About Silverbridge Harps
The first Gaelic team to be formed in the Silverbridge area were the Carnally William Orrs, formed in 1887. The team played in Tinnelly’s Grove Field near the site of Glassdrummond Castle. The first team actually called Silverbridge began life in 1906 but didn’t last very long. Throughout the following half century various teams came and went but the Silverbridge club as we know it today was formed in 1953. The treasurer appointed at that time was a young Peter Keeley, a man who would go on to serve the club in many different roles, including that of secretary from 1954 to 1983.
The winning of the junior championship in 1959 was the first success at county level and was a major boost to the developing club. During these years the club played on a number of fields, all rented or borrowed from local farmers. It wasn’t until 1969 that the committee, under the chairmanship of Jemmy Reel, took the progressive step of buying the field at Fords Cross from the McGeogh family. By 1972 the field was developed and ready for playing on, but wasn’t officially opened until 18th May 1980.
The intermediate championship was won in 1972 with the breakthrough at minor level in 1984. This minor team formed the nucleus of the senior side of the early nineties that won division one league titles in 1992 and again in 1994, but the big prize of a senior county championship eluded them. The minors again won the county title in 1994.
Development continued rapidly in the nineties with extensions to the clubhouse, the building of a stand and the erection of floodlights. The first league game in the county to be played under lights was between Silverbridge and Mullaghbawn in late 1994.
In August 1999 the club embarked on its most ambitious project, the building of the Resource Centre. The finishing of the Resource Centre coincided with the opportunity to purchase more land to develop two new playing pitches and so the development continued with changing rooms for the additional pitches.

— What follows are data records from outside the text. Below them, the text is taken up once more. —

$ cat config.mk
export PLATFORM = sky130hd
export DESIGN_NAME = execute
export DESIGN_NICKNAME = d
export VERILOG_FILES = /design/src/rtl/execute.sv
export SDC_FILE = /design/constraint.sdc
export NUM_CORES = 1
export LEC_CHECK = 0
export BUFFER_PORTS_ARGS = -buffer_cell sky130_fd_sc_hd__buf_4
export CORE_AREA = 5 5 246 248
export DETAILED_ROUTE_END_ITERATION = 8
export DIE_AREA = 0 0 251 253
export GPL_TIMING_DRIVEN = 1
export HOLD_SLACK_MARGIN = 0.05
export MAX_ROUTING_LAYER = met4
export PLACE_DENSITY_LB_ADDON = 0.2
export SYNTH_ARGS = -nofsm -noshare
export SYNTH_HDL_FRONTEND = slang
export SYNTH_SLANG_ARGS = --single-unit
$ cat constraint.sdc
create_clock -name clk -period 7.7 [get_ports clk]
set_input_delay 1.155 -clock clk [delete_from_list [all_inputs] [get_ports clk]]
set_output_delay 1.155 -clock clk [all_outputs]
set_load 0.02 [all_outputs]
$ cat src/rtl/execute.sv
// ============================================================================
// Module   : execute
// Brief    : Pipeline EX stage. Holds the ALU, an iterative radix-2
//            multiply/divide unit that owns the HI/LO registers, the
//            MF/MT HI/LO moves and the EX/MEM pipeline register.
// Revision : 1.0 - initial release
// ============================================================================
`default_nettype none

module execute (
    input  logic        clk,
    input  logic        reset,
    input  logic        valid_e,
    input  logic [2:0]  control_e_i,
    input  logic [2:0]  alu_control_e,
    input  logic        alu_src_e,
    input  logic [31:0] src_a_e,
    input  logic [31:0] src_b_e,
    input  logic [31:0] sign_imm_e,
    input  logic [3:0]  md_op_e,
    input  logic [4:0]  write_reg_e,
    output logic        stall_e,
    output logic [2:0]  control_m_o,
    output logic [31:0] alu_result_m,
    output logic [31:0] mem_write_data_m,
    output logic [4:0]  write_reg_m
);

    // md_op_e encodings; 9..15 decode to nothing
    localparam logic [3:0] C_MD_MULT  = 4'd1;
    localparam logic [3:0] C_MD_MULTU = 4'd2;
    localparam logic [3:0] C_MD_DIV   = 4'd3;
    localparam logic [3:0] C_MD_DIVU  = 4'd4;
    localparam logic [3:0] C_MD_MFHI  = 4'd5;
    localparam logic [3:0] C_MD_MFLO  = 4'd6;
    localparam logic [3:0] C_MD_MTHI  = 4'd7;
    localparam logic [3:0] C_MD_MTLO  = 4'd8;

    typedef enum logic [0:0] {
        S_IDLE = 1'b0,
        S_BUSY = 1'b1
    } state_t;

    state_t      state_q;
    logic [4:0]  cnt_q;
    logic [31:0] hi_q, lo_q;
    logic [63:0] acc_q;        // {partial product | remainder, multiplier | dividend/quotient}
    logic [31:0] bmag_q;       // |B|: multiplicand or divisor
    logic [31:0] dividend_q;   // original dividend, returned in HI on divide-by-zero
    logic        is_div_q;
    logic        neg_q_q;      // negate product / quotient at the end
    logic        neg_r_q;      // negate remainder at the end
    logic        div_zero_q;

    logic [63:0] acc_d;
    logic [31:0] hi_fin_d, lo_fin_d;
    logic [31:0] alu_b, alu_res;
    logic        is_start_op, is_md_op, md_start, exec_e;
    logic        start_signed, start_div;
    logic [31:0] abs_a, abs_b;

    // Decode of the md operation and the stall/start conditions
    always_comb begin
        is_start_op  = (md_op_e >= C_MD_MULT) && (md_op_e <= C_MD_DIVU);
        is_md_op     = (md_op_e >= C_MD_MULT) && (md_op_e <= C_MD_MTLO);
        stall_e      = valid_e && is_md_op && (state_q == S_BUSY);
        exec_e       = valid_e && !stall_e;
        md_start     = valid_e && is_start_op && (state_q == S_IDLE);
        start_signed = (md_op_e == C_MD_MULT) || (md_op_e == C_MD_DIV);
        start_div    = (md_op_e == C_MD_DIV) || (md_op_e == C_MD_DIVU);
        abs_a        = (start_signed && src_a_e[31]) ? (32'd0 - src_a_e) : src_a_e;
        abs_b        = (start_signed && src_b_e[31]) ? (32'd0 - src_b_e) : src_b_e;
    end

    // ALU: operand select and operation
    always_comb begin
        alu_b = alu_src_e ? sign_imm_e : src_b_e;
        case (alu_control_e)
            3'b000:  alu_res = src_a_e & alu_b;
            3'b001:  alu_res = src_a_e | alu_b;
            3'b010:  alu_res = src_a_e + alu_b;
            3'b011:  alu_res = src_a_e ^ alu_b;
            3'b100:  alu_res = ~(src_a_e | alu_b);
            3'b101:  alu_res = {31'd0, (src_a_e < alu_b)};
            3'b110:  alu_res = src_a_e - alu_b;
            default: alu_res = {31'd0, ($signed(src_a_e) < $signed(alu_b))};
        endcase
    end

    // One radix-2 step of the md unit and the sign-corrected final HI/LO
    always_comb begin
        logic [32:0] sum;
        logic [33:0] diff;
        logic [32:0] shifted;
        logic [63:0] prod;
        logic [31:0] quot, rem;
        sum     = {1'b0, acc_q[63:32]} + (acc_q[0] ? {1'b0, bmag_q} : 33'd0);
        shifted = {acc_q[63:31]};
        diff    = {1'b0, shifted} - {2'b00, bmag_q};
        if (is_div_q) begin
            // restoring divide: keep the difference only when it did not borrow
            acc_d = {(diff[33] ? shifted[31:0] : diff[31:0]), acc_q[30:0], ~diff[33]};
        end else begin
            acc_d = {sum, acc_q[31:1]};
        end
        prod = neg_q_q ? (64'd0 - acc_d) : acc_d;
        quot = neg_q_q ? (32'd0 - acc_d[31:0]) : acc_d[31:0];
        rem  = neg_r_q ? (32'd0 - acc_d[63:32]) : acc_d[63:32];
        if (!is_div_q) begin
            hi_fin_d = prod[63:32];
            lo_fin_d = prod[31:0];
        end else if (div_zero_q) begin
            hi_fin_d = dividend_q;
            lo_fin_d = 32'hFFFF_FFFF;
        end else begin
            hi_fin_d = rem;
            lo_fin_d = quot;
        end
    end

    // md unit FSM, iteration datapath and HI/LO registers
    always_ff @(posedge clk) begin
        if (reset) begin
            state_q    <= S_IDLE;
            cnt_q      <= 5'd0;
            hi_q       <= 32'd0;
            lo_q       <= 32'd0;
            acc_q      <= 64'd0;
            bmag_q     <= 32'd0;
            dividend_q <= 32'd0;
            is_div_q   <= 1'b0;
            neg_q_q    <= 1'b0;
            neg_r_q    <= 1'b0;
            div_zero_q <= 1'b0;
        end else begin
            case (state_q)
                S_IDLE: begin
                    if (md_start) begin
                        state_q    <= S_BUSY;
                        cnt_q      <= 5'd31;
                        acc_q      <= {32'd0, abs_a};
                        bmag_q     <= abs_b;
                        dividend_q <= src_a_e;
                        is_div_q   <= start_div;
                        neg_q_q    <= start_signed && (src_a_e[31] ^ src_b_e[31]);
                        neg_r_q    <= start_signed && src_a_e[31];
                        div_zero_q <= (src_b_e == 32'd0);
                    end else if (exec_e && (md_op_e == C_MD_MTHI)) begin
                        hi_q <= src_a_e;
                    end else if (exec_e && (md_op_e == C_MD_MTLO)) begin
                        lo_q <= src_a_e;
                    end
                end
                S_BUSY: begin
                    acc_q <= acc_d;
                    if (cnt_q == 5'd0) begin
                        hi_q    <= hi_fin_d;
                        lo_q    <= lo_fin_d;
                        state_q <= S_IDLE;
                    end else begin
                        cnt_q <= cnt_q - 5'd1;
                    end
                end
                default: state_q <= S_IDLE;
            endcase
        end
    end

    // EX/MEM pipeline register; a stall inserts a bubble
    always_ff @(posedge clk) begin
        if (reset) begin
            control_m_o      <= 3'd0;
            alu_result_m     <= 32'd0;
            mem_write_data_m <= 32'd0;
            write_reg_m      <= 5'd0;
        end else if (stall_e) begin
            control_m_o <= 3'd0;
        end else begin
            control_m_o      <= valid_e ? control_e_i : 3'd0;
            mem_write_data_m <= src_b_e;
            write_reg_m      <= write_reg_e;
            if (valid_e && (md_op_e == C_MD_MFHI)) begin
                alu_result_m <= hi_q;
            end else if (valid_e && (md_op_e == C_MD_MFLO)) begin
                alu_result_m <= lo_q;
            end else begin
                alu_result_m <= alu_res;
            end
        end
    end

endmodule

`default_nettype wire

==> results of run 1 <==
[layout by cell type (no fill, tap or decap), types with 37 or more instances in the layout]
cell type  instances
xnor2_1          107
a211oi_1          93
a21o_1            50
o21ai_0          234
nor2_1           366
nor3_1            86
o211ai_1          50
and2_1            53
ha_1             166
mux2i_1           99
clkbuf_16         37
nand2_1          425
dfxtp_1          271
buf_4            231
a31oi_1           73
and3_1            42
xor2_1            55
nand3_1           45
a21oi_1          337
inv_1            168
[per-layer routing]
layer / vias to the layer above / global-route usage / wire [um]
met2: 1747 / 0.5232 / 49180
met1: 13585 / 0.4715 / 47570
met5: - / - / 0
met3: 264 / 0.06563 / 12370
li1: 13238 / - / -
met4: 0 / 0.1397 / 5824
[synth_stat cells (all sizes together), types with 22 or more instances]
cell and instances:
nor2 371, o21bai 30, nor4 38, a221oi 22, nand2b 22, a311oi 24, mux2 25, nand3 47
o221ai 26, o211ai 50, xor2 55, a31oi 74, or3 31, clkbuf 210, xnor2 107, mux2i 99
and2 55, ha 166, a22oi 35, nor3 89, a21o 50, inv 170, and3 42, dfxtp 274
o31ai 34, o21ai 236, a21oi 338, nand4 33, nand2 428, a211oi 95, buf 46
[cell type report]
cell class	count	share of cell area
Multi-Input combinational cell	2915	0.6479
Sequential cell	274	0.1905
Timing Repair Buffer	233	0.06130
Clock buffer	52	0.03718
Tap cell	773	0.03353
Inverter	173	0.02256
Clock inverter	16	0.006811
Antenna cell	3	0.0002603
[critical path, cell delays in order (launching register included)]
cell and delay, ns:
dfxtp_1 0.34, inv_1 0.05, ha_1 0.40, a21o_1 0.23, a31oi_1 0.47, o211ai_1 0.21
a21o_1 0.38, nor4_2 0.57, nor2_1 0.19, inv_1 0.09, ha_1 0.19, o2111ai_1 0.17
or3_1 0.45, or2_2 0.35, nand4bb_1 0.31, or3_1 0.41, or2_2 0.43, o41ai_1 0.42
xnor2_1 0.17, nor2_1 0.06, o221ai_1 0.18, a21oi_1 0.09
[final timing paths]
path | slack [ns] | cells after the start | from | end
setup / recovery | 1.38 | 21 | bmag_q[22] | hi_q[8]
setup reg to reg | 1.38 | 21 | bmag_q[22] | hi_q[8]
hold reg to reg | 0.45 | 2 | mem_write_data_m[28] | mem_write_data_m[28]
hold / removal | 0.45 | 2 | mem_write_data_m[28] | mem_write_data_m[28]
[sequential cells by signal, summed over array words and instances, names as in the netlist]
signal and count:
alu_result_m 32, neg_q_q 1, mem_write_data_m 32, acc_q 64, neg_r_q 1, write_reg_m 5, bmag_q 32, div_zero_q 1
dividend_q 32, cnt_q 5, state_q 1, is_div_q 1, lo_q 32, hi_q 32, control_m_o 3
[report_power, final]
group	switching, W	total [W]	internal (W)
Combinational	0.000955	0.00147	0.000513
Sequential	0.0000892	0.00159	0.00151
Clock	0.000766	0.00185	0.00108
Total	0.00181	0.00491	0.00310
[stage by stage]
step	utilization	area [um^2]
2_1_floorplan	-	25760
3_3_place_gp	0.4733	27570
3_5_place_dp	0.4733	27570
4_1_cts	0.4951	28840
5_1_grt	0.4952	28840
6_report	0.4952	28840
[cells by family (layout without fill, tap and decap cells)]
family,Yosys count,after routing,share of synthesized area
mux,124,124,0.04940
buf+inv,429,474,0.06465
fa+ha+maj,170,170,0.08373
compound gates,1225,1225,0.3134
flops,274,274,0.2129
xor+xnor,162,162,0.05508
other cells,0,3,0
simple gates,1234,1234,0.2208
==> flow_summary_export.csv, run 1 <==
group,metric,value,unit
clocking,cts.reportedPaths.clkPinSlew,0.06,ns
final_layout,ff_latch_area,5494,um^2
logic_synthesis,synth_ff_type,"dfxtp_1",
job,cap_violations,0,
critical_path,path_max_fanout,11,
clocking,clockBufferDepth,3,
clocking,root_buffer,"clkbuf_16",
die,fp.dieW,251,um
final_layout,fin_nets,3919,
die,num_rows,89,
drt,vias,28834,
logic_synthesis,yosys.area.top_type,"dfxtp_1",
final_layout,multi_input_area,18690,um^2
run_status,status,"finished clean",
placed_design,hpwl,85600,um
drt,wl_per_cell,25.89,um
drt,antenna_left,0,
timing,setup_tns,0,ns
placed_design,preCtsSetupSlack,1.553,ns
timing,rsz0062_at_grt,"no",
logic_synthesis,synthTopCellsByArea,"dfxtp_1 (21%), ha_1 (8.1%), a21oi_1 (6.5%)",
logic_synthesis,syn_nets,3903,
clocking,cts_htree_levels,2,
placed_design,dp.cells,4368,
logic_synthesis,synth.ff_latch_count,274,
timing,slew_headroom,0.2471,
grt,grt_use_total,0.3511,
drt,wirelength,114900,um
final_layout,syn2layout_area_growth,11.96,%
grt,grt_pass1_vias,26040,
timing,whs,0.4515,ns
grt,grt_antenna_before_repair,3,
grt,grt_max_degree,121,
logic_synthesis,syn_avg_cell_area,7.120,um^2
logic_synthesis,async_flop_share,0,
logic_synthesis,netlist_area,25760,um^2
timing,setup_violations,0,
hold_path,hold_path.class,"reg2reg",
drt,drcViolationCount,0,
critical_path,start_kind,"flop",
logic_synthesis,synth.top_cell.area_share,0.2129,
die,die_height,253,um
timing,worstMarginPinSlew,1.126,ns
die,die_area,63500,um^2
die,start_util,0.4423,
critical_path,crit_arrival,6.74,ns
placed_design,gp_congestion,1.016,
clocking,cts_buffers,37,
clocking,clock_latency,0.59,ns
timing,slew_viol_final,0,
drt,viasPerCell,6.496,
placed_design,portBuffers,187,
grt,gr-total-overflow,0,
logic_synthesis,synth-edff-count,0,
clocking,cts_tree,"yes",
final_layout,layout-drive-gt1-share,0.1067,
logic_synthesis,yosys_warnings,0,
critical_path,crit_type,"reg2reg",
drt,drt-initial-drc-count,3899,
die,pin_count,188,
pwr,finalPower,0.004912,W
clocking,hold_buffers,0,
die,core,58240,um^2
drt,dr.pass1.iters,8,
pwr,power_leakage,11.98,nW
final_layout,fillerInstances,5928,
timing,period_minus_slack,6.322,ns
clocking,clock-sinks,274,
timing,finClkSkew,0.02810,ns
clocking,postCtsSetupRepairBufs,0,
critical_path,required,8.12,ns
pwr,power_density,170.3,nW/um^2
logic_synthesis,syn_inst,3618,
critical_path,cp-end-kind,"flop",
timing,fin_ws,1.378,ns
logic_synthesis,yosysSeqAreaShare,0.2129,
logic_synthesis,yosys.cell_types.count,91,
timing,hold_viol,0,
timing,period_share,0.8210,
timing,fmaxAchievable,158.2,MHz
grt,grt_pass1_wl,169000,um
final_layout,instances_no_fill,4439,
pwr,ir_worst_vdd,0.1669,mV
clocking,cts_resized,0,
No activity file was read; power rests on OpenSTA's default activity.
==> run 2, diff against run 1 <==
==> constraint.sdc (replaced) <==
create_clock -name clk -period 6.5 [get_ports clk]
set_input_delay 0.975 -clock clk [delete_from_list [all_inputs] [get_ports clk]]
set_output_delay 0.975 -clock clk [all_outputs]
set_load 0.02 [all_outputs]
==> flow_summary_export.csv, run 2 (synthesis results as in run 1) <==
group,metric,value,unit
die,core,58240,um^2
clocking,root_buffer,"clkbuf_16",
final_layout,mostFrequentLayoutCells,"nand2_1 (425), nor2_1 (365), a21oi_1 (337), dfxtp_1 (271), buf_4 (259)",
grt,grt_use_total,0.3549,
drt,viasPerCell,6.439,
critical_path,cp_cell_sequence,"ha_1 > a21oi_1 > o211ai_1 > a21boi_2 > nor3_2 > nor4_2 > nor2_1 > inv_1 > ha_1 > o2111ai_1 > or3_1 > or2_2 > nand4bb_1 > or3_1 > or2_2 > o31ai_1 > xnor2_1 > nor2_1 > a211oi_1 > o41ai_1",
drt,drt-initial-drc-count,3574,
pwr,power_leakage,12.08,nW
clocking,cts_htree_levels,2,
grt,met3_usage,0.07498,
die,fp.dieW,251,um
timing,whs,0.4522,ns
timing,setup_tns,0,ns
drt,drcViolationCount,0,
placed_design,gp_congestion,1.016,
placed_design,portBuffers,187,
timing,period_share,0.9189,
clocking,clock-sinks,274,
critical_path,required,6.97,ns
critical_path,cpPeakStageDelay,0.51,ns
pwr,power_density,198.8,nW/um^2
clocking,hold_buffers,0,
pwr,finalPower,0.005767,W
drt,antenna_left,0,
final_layout,layout-drive-gt1-share,0.1139,
final_layout,largest-register,"acc_q",
clocking,cts_tree,"yes",
clocking,cts_buffers,36,
timing,slew_viol_final,0,
timing,rsz0062_at_grt,"no",
critical_path,crit_arrival,6.44,ns
timing,period_minus_slack,5.973,ns
clocking,clockBufferDepth,3,
grt,grtUsageMet2,0.5284,
run_status,status,"finished clean",
clocking,cts_resized,0,
hold_path,hold_path.class,"reg2reg",
grt,gr-total-overflow,0,
drt,vias,28751,
clocking,clock_latency,0.58,ns
final_layout,final_common_cell,"nand2_1",
final_layout,syn2layout_area_growth,12.61,%
timing,fin_ws,0.5275,ns
critical_path,cp-end-kind,"flop",
die,pin_count,188,
grt,grt_pass1_wl,170400,um
clocking,cts.reportedPaths.clkPinSlew,0.06,ns
die,die_height,253,um
grt,grt_max_degree,81,
drt,wirelength,116200,um
placed_design,hpwl,87510,um
timing,setup_violations,0,
timing,hold_viol,0,
critical_path,crit_type,"reg2reg",
clocking,postCtsSetupRepairBufs,0,
critical_path,reg2reg_slack,0.53,ns
critical_path,cp_slowest_cell,"nor4_2",
drt,dr.pass1.iters,6,
timing,finClkSkew,0.02870,ns
timing,slew_headroom,0.1908,
timing,worstMarginPinSlew,1.210,ns
timing,fmaxAchievable,167.4,MHz
grt,busiest_layer,"met2",
grt,grt_pass1_vias,26113,
final_layout,fin_nets,3947,
critical_path,start_kind,"flop",
die,num_rows,89,
grt,grt_antenna_before_repair,2,
die,die_area,63500,um^2
drt,wl_per_cell,26.03,um
die,start_util,0.4423,
grt,use_met1,0.4743,
pwr,ir_worst_vdd,0.1947,mV
final_layout,largest_register_ffs,64,
critical_path,path_max_fanout,10,
placed_design,preCtsSetupSlack,0.6868,ns
job,cap_violations,0,
critical_path,crit_buf_inv,1,
final_layout,fillerInstances,5891,
critical_path,crit_family,"simple AND/OR/NAND/NOR gates",
-- run 2: worst register-to-register path: cells and delay by family (launching register included) --
kind,cells,cell delay (ns)
buffers and inverters,1,0.09
AO/OA/AOI/OAI,7,1.79
flip-flops,1,0.35
adder cells (fa/ha/maj),2,0.58
AND/OR/NAND/NOR,9,2.97
XOR/XNOR,1,0.10
-- run 2: area by class of cell --
type | instances | area (um^2) | area share
multi-input cells | 2915 | 18690 | 0.6441
clock inverters | 18 | 195.2 | 0.006728
clock buffers | 47 | 1012 | 0.03489
well taps | 773 | 967.2 | 0.03334
repair buffers | 262 | 1998 | 0.06888
inverters | 173 | 650.6 | 0.02243
diodes | 3 | 7.507 | 0.0002588
flip-flops and latches | 274 | 5494 | 0.1894
-- run 2: per-layer routing --
metal | wire [um] | vias up
met5 | 0 | -
met4 | 5419 | 0
met3 | 12130 | 244
met2 | 50090 | 1577
met1 | 48610 | 13638
li1 | - | 13292
-- run 2: metrics by stage --
stage,cell area [um^2],std cells,util
floorplan,25760,3618,-
global placement,27800,4397,0.4773
detailed placement,27800,4397,0.4773
CTS,29000,4462,0.4980
global route,29010,4464,0.4981
finish,29010,4465,0.4981
-- run 2: path summary, 6_finish.rpt --
check	start	to	cells after the start
hold reg to reg	write_reg_m[1]	write_reg_m[1]	2
setup / recovery	acc_q[41]	hi_q[6]	20
hold / removal	write_reg_m[1]	write_reg_m[1]	2
setup reg to reg	acc_q[41]	hi_q[6]	20
-- run 2: power breakdown --
part | switching (W) | leakage, nW | total (W) | internal (W)
clock | 0.000907 | 0.586 | 0.00210 | 0.00120
sequential | 0.000100 | 2.24 | 0.00188 | 0.00178
combinational | 0.00116 | 9.25 | 0.00178 | 0.000624
total | 0.00216 | 12.1 | 0.00577 | 0.00360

The club today is not only a football club. It is the centre of the community with wide ranging activities for all age groups. A walking track completed just a few years ago complements the many other activities on the site now known as Keeley Park. The ambitious men in the nineteen fifties that laid the foundations could never have envisaged what their efforts would lead to. May all of them who have passed on to the next life rest in peace.